Unnamed: 0,p(adelie),p(gentoo),p(chinstrap)
0,0.995683,0.003899,0.000418
1,0.004936,0.01486,0.980204
2,0.000418,0.001633,0.997949
3,6.7e-05,0.004861,0.995072
4,0.997691,0.000562,0.001747


[Back to top](#-Index)

### Problem 5

#### One vs. One Classifier

**10 Points**

Similar in thinking to the one vs. rest approach, the one vs. one approach pairs every combination of the target class and builds a logistic model on this binary problem.  This means that for three classes you would have 6 different logistic regressors.  
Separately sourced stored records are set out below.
**config.mk**
```make
export PLATFORM = sky130hd
export DESIGN_NAME = sar_seq_top
export DESIGN_NICKNAME = d
export VERILOG_FILES = /design/src/rtl/sar_seq_pkg.sv /design/src/rtl/sar_convclk.sv /design/src/rtl/sar_ctrl.sv /design/src/rtl/sar_datapath.sv /design/src/rtl/sar_seq_top.sv
export SDC_FILE = /design/constraint.sdc
export NUM_CORES = 1
export LEC_CHECK = 0
export ABC_CLOCK_PERIOD_IN_PS = 2650
export CELL_PAD_IN_SITES_DETAIL_PLACEMENT = 1
export CELL_PAD_IN_SITES_GLOBAL_PLACEMENT = 2
export CORE_MARGIN = 1.5
export CORE_UTILIZATION = 30
export DETAILED_ROUTE_END_ITERATION = 7
export PLACE_DENSITY = 0.74
export SYNTH_ARGS = -nofsm -noshare
export SYNTH_HDL_FRONTEND = slang
export SYNTH_SLANG_ARGS = --single-unit
export TNS_END_PERCENT = 100
```
**constraint.sdc**
```tcl
create_clock -name clk -period 2.65 [get_ports clk]
set_clock_uncertainty 0.1 [all_clocks]
set_input_delay 0.795 -clock clk [delete_from_list [all_inputs] [get_ports clk]]
set_output_delay 0.795 -clock clk [all_outputs]
set_load 0.03 [all_outputs]
```
**src/rtl/sar_seq_pkg.sv**
```systemverilog
package sar_seq_pkg;
  typedef enum logic [1:0] {
    ST_IDLE   = 2'd0,
    ST_DELAY  = 2'd1,
    ST_CONV   = 2'd2,
    ST_FINISH = 2'd3
  } seqState_t;

  typedef struct packed {
    logic clearTrial;
    logic stepTrial;
    logic loadResult;
  } dpCmd_t;
endpackage

```
**src/rtl/sar_convclk.sv**
```systemverilog
module sar_convclk #(
  parameter int DIV_A = 2,
  parameter int DIV_B = 8,
  parameter int DIV_C = 32
) (
  input  logic       clk,
  input  logic       rst_n,
  input  logic       run,
  input  logic       useRc,
  input  logic [1:0] divCode,
  input  logic       rcTick,
  output logic       convTick
);
  localparam int CNT_W = $clog2(DIV_C + 1);

  logic [CNT_W-1:0] divCnt;
  logic [CNT_W-1:0] termCnt;
  logic             divWrap;

  always_comb begin
    case (divCode)
      2'd0:    termCnt = CNT_W'(DIV_A - 1);
      2'd1:    termCnt = CNT_W'(DIV_B - 1);
      default: termCnt = CNT_W'(DIV_C - 1);
    endcase
  end

  assign divWrap = (divCnt == termCnt);

  always_ff @(posedge clk or negedge rst_n) begin
    if (!rst_n)              divCnt <= '0;
    else if (!run || useRc)  divCnt <= '0;
    else if (divWrap)        divCnt <= '0;
    else                     divCnt <= divCnt + 1'b1;
  end

  assign convTick = run & (useRc ? rcTick : divWrap);
endmodule

```
**src/rtl/sar_ctrl.sv**
```systemverilog
module sar_ctrl
  import sar_seq_pkg::*;
#(
  parameter int WIDTH      = 10,
  parameter int START_CLKS = 4
) (
  input  logic       clk,
  input  logic       rst_n,
  input  logic       goSet,
  input  logic       rcMode,
  input  logic [1:0] divSel,
  input  logic       q4Phase,
  input  logic       adifClr,
  input  logic       convTick,
  output logic       convRun,
  output logic       useRc,
  output logic [1:0] divCode,
  output dpCmd_t     cmd,
  output logic       goBusy,
  output logic       sampleEn,
  output logic       adif
);
  localparam int TICK_W = $clog2(WIDTH + 1);
  localparam int DLY_W  = $clog2(START_CLKS + 1);

  seqState_t        state, stateNext;
  logic [TICK_W-1:0] tickCnt;
  logic [DLY_W-1:0]  dlyCnt;
  logic              lastTick;
  logic              startNow;

  assign startNow = (state == ST_IDLE) && goSet;
  assign lastTick = (tickCnt == TICK_W'(WIDTH));

  always_comb begin
    stateNext      = state;
    cmd            = '0;
    case (state)
      ST_IDLE: begin
        if (goSet) begin
          cmd.clearTrial = 1'b1;
          stateNext      = rcMode ? ST_DELAY : ST_CONV;
        end
      end
      ST_DELAY: begin
        if (dlyCnt == DLY_W'(START_CLKS - 1)) stateNext = ST_CONV;
      end
      ST_CONV: begin
        if (convTick) begin
          if (lastTick) begin
            cmd.loadResult = 1'b1;
            stateNext      = ST_FINISH;
          end else begin
            cmd.stepTrial = 1'b1;
          end
        end
      end
      ST_FINISH: begin
        if (q4Phase) stateNext = ST_IDLE;
      end
      default: stateNext = ST_IDLE;
    endcase
  end

  always_ff @(posedge clk or negedge rst_n) begin
    if (!rst_n) state <= ST_IDLE;
    else        state <= stateNext;
  end

  always_ff @(posedge clk or negedge rst_n) begin
    if (!rst_n) begin
      useRc   <= 1'b0;
      divCode <= 2'd0;
    end else if (startNow) begin
      useRc   <= rcMode;
      divCode <= divSel;
    end
  end

  always_ff @(posedge clk or negedge rst_n) begin
    if (!rst_n)                  dlyCnt <= '0;
    else if (state != ST_DELAY)  dlyCnt <= '0;
    else                         dlyCnt <= dlyCnt + 1'b1;
  end

  always_ff @(posedge clk or negedge rst_n) begin
    if (!rst_n)                          tickCnt <= '0;
    else if (state != ST_CONV)           tickCnt <= '0;
    else if (convTick && !lastTick)      tickCnt <= tickCnt + 1'b1;
  end

  always_ff @(posedge clk or negedge rst_n) begin
    if (!rst_n)              adif <= 1'b0;
    else if (cmd.loadResult) adif <= 1'b1;
    else if (adifClr)        adif <= 1'b0;
  end

  assign convRun  = (state == ST_CONV);
  assign goBusy   = (state == ST_DELAY) || (state == ST_CONV);
  assign sampleEn = (state == ST_IDLE);
endmodule

```
**src/rtl/sar_datapath.sv**
```systemverilog
module sar_datapath
  import sar_seq_pkg::*;
#(
  parameter int WIDTH = 10
) (
  input  logic             clk,
  input  logic             rst_n,
  input  dpCmd_t           cmd,
  input  logic             cmpHigh,
  output logic [WIDTH-1:0] dacCode,
  output logic [WIDTH-1:0] result
);
  logic [WIDTH-1:0] trialMask;
  logic [WIDTH-1:0] decided;

  always_ff @(posedge clk or negedge rst_n) begin
    if (!rst_n)              trialMask <= '0;
    else if (cmd.clearTrial) trialMask <= {1'b1, {(WIDTH-1){1'b0}}};
    else if (cmd.stepTrial)  trialMask <= trialMask >> 1;
  end

  for (genvar i = 0; i < WIDTH; i++) begin : g_bit
    logic bitQ;
    always_ff @(posedge clk or negedge rst_n) begin
      if (!rst_n)                                     bitQ <= 1'b0;
      else if (cmd.clearTrial)                        bitQ <= 1'b0;
      else if (cmd.stepTrial && trialMask[i] && cmpHigh) bitQ <= 1'b1;
    end
    assign decided[i] = bitQ;
  end

  always_ff @(posedge clk or negedge rst_n) begin
    if (!rst_n)              result <= '0;
    else if (cmd.loadResult) result <= decided;
  end

  assign dacCode = decided | trialMask;
endmodule

```
**src/rtl/sar_seq_top.sv**
```systemverilog
module sar_seq_top
  import sar_seq_pkg::*;
#(
  parameter int WIDTH      = 10,
  parameter int DIV_A      = 2,
  parameter int DIV_B      = 8,
  parameter int DIV_C      = 32,
  parameter int START_CLKS = 4
) (
  input  logic             clk,
  input  logic             rst_n,
  input  logic             q4Phase,
  input  logic             rcMode,
  input  logic [1:0]       divSel,
  input  logic             rcTick,
  input  logic             goSet,
  input  logic             adifClr,
  input  logic             cmpHigh,
  output logic [WIDTH-1:0] dacCode,
  output logic             sampleEn,
  output logic             goBusy,
  output logic [WIDTH-1:0] result,
  output logic             adif
);
  dpCmd_t     cmd;
  logic       convRun;
  logic       convTick;
  logic       useRc;
  logic [1:0] divCode;

  sar_ctrl #(.WIDTH(WIDTH), .START_CLKS(START_CLKS)) u_ctrl (
    .clk(clk), .rst_n(rst_n), .goSet(goSet), .rcMode(rcMode), .divSel(divSel),
    .q4Phase(q4Phase), .adifClr(adifClr), .convTick(convTick),
    .convRun(convRun), .useRc(useRc), .divCode(divCode), .cmd(cmd),
    .goBusy(goBusy), .sampleEn(sampleEn), .adif(adif)
  );

  sar_convclk #(.DIV_A(DIV_A), .DIV_B(DIV_B), .DIV_C(DIV_C)) u_clk (
    .clk(clk), .rst_n(rst_n), .run(convRun), .useRc(useRc),
    .divCode(divCode), .rcTick(rcTick), .convTick(convTick)
  );

  sar_datapath #(.WIDTH(WIDTH)) u_dp (
    .clk(clk), .rst_n(rst_n), .cmd(cmd), .cmpHigh(cmpHigh),
    .dacCode(dacCode), .result(result)
  );
endmodule

```
==> results_tabular.tex <==
\begin{tabular}{lr}
\hline
Metric & Value \\
\hline
\multicolumn{2}{l}{\textbf{GRT}} \\
Total routing resource utilization after global routing & 0.1269 \\
Via count of the first global-routing pass & $\sim$1,800 \\
First-pass GRT wire length & approximately 8.5 mm \\
Maximum number of pins on one net before global-route repair & 50 \\
Number of antenna violations at the first check in global routing & 0 \\
Overflow after GRT & 0 \\
\multicolumn{2}{l}{\textbf{Place}} \\
Number of buffers inserted by port buffering & 32 \\
Post-placement cell count & 351 \\
Total half-perimeter wirelength after legalization and detailed placement & 3.340 mm \\
RD Place Congestion & $\sim$0.71 \\
\multicolumn{2}{l}{\textbf{CTS}} \\
TritonCTS clock tree & done \\
Sinks on Clock Net & 49 \\
Post-CTS Resized & 2 \\
Clock buffer count from CTS & 5 \\
Count of buffers added by post-CTS timing repair for setup & 0 \\
Number of H-tree branching levels & 2 \\
Number of hold buffers added after cts & 0 \\
Register clock-pin slew on the reported worst setup and hold paths & about 0.10 ns \\
Clock Latency Late Sink & 0.30 ns \\
Deepest clock path buffer count & 2 \\
Clock Tree Root & clkbuf\_8 \\
\multicolumn{2}{l}{\textbf{Final layout}} \\
Area Overhead vs Synth & 22.77\% \\
Filler Cells Inserted & 843 \\
Final net count & 278 \\
Fraction of final layout cells sized beyond drive strength 1 & 0.1115 \\
Final cell count without fillers & 359 \\
Diode count & 0 \\
Area used by multi-input combinational logic & 974.7 µm² \\
Footprint of the flip-flops and latches & 1226 µm² \\
\multicolumn{2}{l}{\textbf{Critical path}} \\
Data required time at the worst endpoint & 1.76 ns \\
Setup slack, reg-to-reg & 0.62 ns \\
Category of the most critical setup path & reg -> out \\
Cells along the critical path & or2\_2, clkdlybuf4s50\_1 \\
Arrival @ worst endpoint & $\sim$1.6 ns \\
Top cell family by delay on the critical path & buffers and inverters \\
Worst path bufs/invs & 1 \\
Crit-path max FO & 4 \\
Largest stage delay, worst path & $\sim$0.6 ns \\
Worst Setup End Kind & output port \\
Crit-path slowest cell & clkdlybuf4s50\_1 \\
CP Launch Type & flop \\
\multicolumn{2}{l}{\textbf{Logic synthesis}} \\
Gate Count Post-Synth & 225 \\
Number of library cell types mapped by synthesis & 36 \\
Net count of the mapped netlist & between 200 and 250 \\
Number of synthesis warnings & 0 \\
Post-synth top area share & 0.5289 \\
Most used standard cells in the synthesized netlist & dfrtp\_1, a21oi\_1, inv\_1 \\
Proportion of synthesized chip area in sequential cells & 0.5289 \\
Top-count cell post-synth & dfrtp\_1 \\
Cell taking the most area after synthesis & dfrtp\_1 \\
Seq cells post-synth & 49 \\
FFs w/ async S/R, synth & 1.000 \\
Synth area leaders & dfrtp\_1, ha\_1, mux2\_1 \\
Average cell area after synthesis & 10.30 µm² \\
Area of the mapped netlist & 2318 µm² \\
Number of enable flip-flop cells after synthesis & 0 \\
Most used flip-flop cell after synthesis & dfrtp\_1 \\
\multicolumn{2}{l}{\textbf{Timing}} \\
Post-layout min period & 2.535 ns \\
Number of endpoints with negative hold slack in the final report & 0 \\
Sum of negative setup slack & 0 ns \\
Worst Tran Pin Value & 0.6424 ns \\
Final number of setup-violating endpoints & 0 \\
RSZ-0062 raised after global routing & false \\
Timing-limited maximum frequency & 394.5 MHz \\
Final max-slew violation count & 0 \\
Slew margin rel. & 0.5717 \\
Post-route clock period utilization & 0.9565 \\
Final hold slack & around 0.33 ns \\
\multicolumn{2}{l}{\textbf{Floorplan}} \\
Vertical extent of the die & $\sim$90 µm \\
Row count & 31 \\
Starting density of the core & 0.3146 \\
Number of top-level pins & 33 \\
Die outline width & 90.91 µm \\
Standard cell core area & 7370 µm² \\
Area of the die & 8265 µm² \\
\multicolumn{2}{l}{\textbf{Detailed routing}} \\
DRC violation total after the first TritonRoute iteration & between 50 and 60 \\
Average wire per standard cell & 13.53 µm \\
Residual antenna-violating net count after detailed routing & 0 \\
Via total after detailed routing & 1,697 \\
DRC violation count after routing & 0 \\
Length of the first detailed-routing pass in iterations & 4 \\
Routed WL & 4.856 mm \\
Post-DR vias/cell & 4.727 \\
\multicolumn{2}{l}{\textbf{Worst hold path}} \\
Hold/Removal Path Class & reg -> reg \\
\multicolumn{2}{l}{\textbf{Pwr}} \\
PD cells & 771.2 nW/µm² \\
Pwr Total & 2.195 mW \\
Leak Pwr & 1.293 nW \\
Highest ir drop seen on vdd & just under 0.0005 V \\
\multicolumn{2}{l}{\textbf{Run status}} \\
Result of the run & complete, no violations \\
\multicolumn{2}{l}{\textbf{Flow run}} \\
Max cap viols & 0 \\
\hline
\end{tabular}
## area by class of cell
| type | instances | area share |
|---|---|---|
| clock buffer | 6 | 0.02549 |
| clock inverter | 2 | 0.005275 |
| timing repair buffer | 37 | 0.1275 |
| multi-input combinational | 147 | 0.3424 |
| tap | 99 | 0.04352 |
| inverter | 19 | 0.02505 |
| sequential | 49 | 0.4308 |
## through the flow
step / instance area (µm²) / util / setup slack (ns)
4_1_cts: 2846 / 0.3862 / 0.09111
6_report: 2846 / 0.3862 / 0.1153
3_5_place_dp: 2761 / 0.3747 / 0.2415
3_3_place_gp: 2761 / 0.3747 / 0.2592
2_1_floorplan: 2318 / - / 0.7415
5_1_grt: 2846 / 0.3862 / 0.06511
## sequential cells by signal, indices dropped and copies added, names as in the netlist
signal,cells
u_ctrl.useRc,1
u_ctrl.divCode,2
u_dp.trialMask,10
u_ctrl.adif,1
u_dp.result,10
u_ctrl.dlyCnt,3
u_clk.divCnt,6
u_ctrl.tickCnt,4
u_ctrl.state,2
u_dp.g_bit.bitQ,10
## cells in the final DEF, fill, tap and decap left out, types with 2 or more instances in the layout
master,netlist,final
a21boi_1,3,3
a21oi_1,20,20
and2_1,2,2
and3_1,2,2
buf_4,1,4
clkbuf_8,0,5
clkdlybuf4s50_1,0,29
clkinvlp_4,0,2
dfrtp_1,49,49
dlygate4sd2_1,0,2
ha_1,9,9
inv_1,19,19
mux2_1,10,10
mux2i_1,4,4
nand2_1,15,15
nand3_1,13,13
nand4_1,10,10
nor2_1,9,9
nor2b_1,4,4
o21a_1,2,2
o21ai_0,15,15
or2_2,11,11
or3_1,2,2
xnor2_1,2,2
xor2_1,2,2
## metal layers
| layer | GRT usage | wire length, µm |
|---|---|---|
| met2 | 0.2086 | 2288 |
| met3 | 0.02778 | 168 |
| met1 | 0.1676 | 2357 |
| met5 | 0 | 0 |
| met4 | 0.03516 | 41 |
## report_power, final
group	total, mW	internal (mW)	switching, mW
Clock	0.442	0.187	0.256
Sequential	0.935	0.842	0.0929
Combinational	0.818	0.302	0.516
## cells by family (layout without fill, tap and decap cells)
group	count (synthesis)	count (layout)	share of synthesized area
XOR/XNOR	4	4	0.01511
multiplexers	14	14	0.06584
adder cells (fa/ha/maj)	9	9	0.04857
buffers and inverters	29	64	0.05073
flip-flops	49	49	0.5289
AO/OA/AOI/OAI	47	47	0.1236
AND/OR/NAND/NOR	73	73	0.1673
## path summary, 6_finish.rpt
kind                                          startpoint                            end  depth (start not counted)
min in group asynchronous                          rst_n        u_ctrl.adif$_DFFE_PN0P_                          2
hold reg to reg               u_ctrl.dlyCnt[0]$_DFF_PN0_     u_ctrl.dlyCnt[0]$_DFF_PN0_                          1
setup / recovery           u_dp.trialMask[2]$_DFFE_PN0P_                     dacCode[2]                          2
setup reg to reg               u_clk.divCnt[2]$_DFF_PN0_  u_ctrl.tickCnt[3]$_DFFE_PN0P_                          5
max in group asynchronous                          rst_n  u_ctrl.tickCnt[0]$_DFFE_PN0P_                          2
hold / removal                u_ctrl.dlyCnt[0]$_DFF_PN0_     u_ctrl.dlyCnt[0]$_DFF_PN0_                          1
Power figures use the tool's default switching activity.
The LogisticRegression estimator does not have this as a default but scikitlearn implements this approach through the `OneVsOneClassifier` that accepts a classification estimator. Below, instantiate a `OneVsOneClassifier` with a `LogisticRegression` estimator as `ovo_clf` below, and fit this on the training data. In your Logistic estimator set `random_state = 42`.     

In [10]:
ovo_clf = OneVsOneClassifier(
    estimator=LogisticRegression(max_iter=1000, random_state=42)
).fit(X_train, y_train)

# Answer check
ovo_clf

[Back to top](#-Index)

### Problem 6

#### Comparing Performance

**10 Points**

Create a DataFrame that contains the scores on testing data in terms of accuracy.  Assign to `eval_df` below.  Which classifier performed best in terms of accuracy?  Assign your answer as a string -- `ovr`, `multi`, or `ovo` -- below to `best_acc`. 

| estimator | accuracy | 
| ------ | ------ |
| ovo | - |
| multi | - |
| ovo | - |

In [11]:
accs = [
    accuracy_score(y_test, ovr_lgr.predict(X_test)),
    accuracy_score(y_test, multi_lgr.predict(X_test)),
    accuracy_score(y_test, ovo_clf.predict(X_test)),
]

eval_df = pd.DataFrame({"estimator": ["ovr", "multi", "ovo"], "accuracy": accs})
display(eval_df)

best_acc = list(eval_df["estimator"])[np.argmax(accs)]

# Answer check
print(best_acc)

Unnamed: 0,estimator,accuracy
0,ovr,1.0
1,multi,1.0
2,ovo,0.988095


ovr


Hopefully this activity increased your facility with the `LogisticRegression` estimator and how it can be used in a multi-class setting.  Of course, these options are things you may consider in a grid search rather than fitting each on their own, however the One vs. One will have to implemented as its own object.  Further, many of the fitting procedures should raise warnings.  As seen before, there is regularization behind the scenes so scaling the data should happen prior to fitting.  Further, you may need to give the estimator more time for the gradient descent to converge, which you can control with the `max_iter` argument.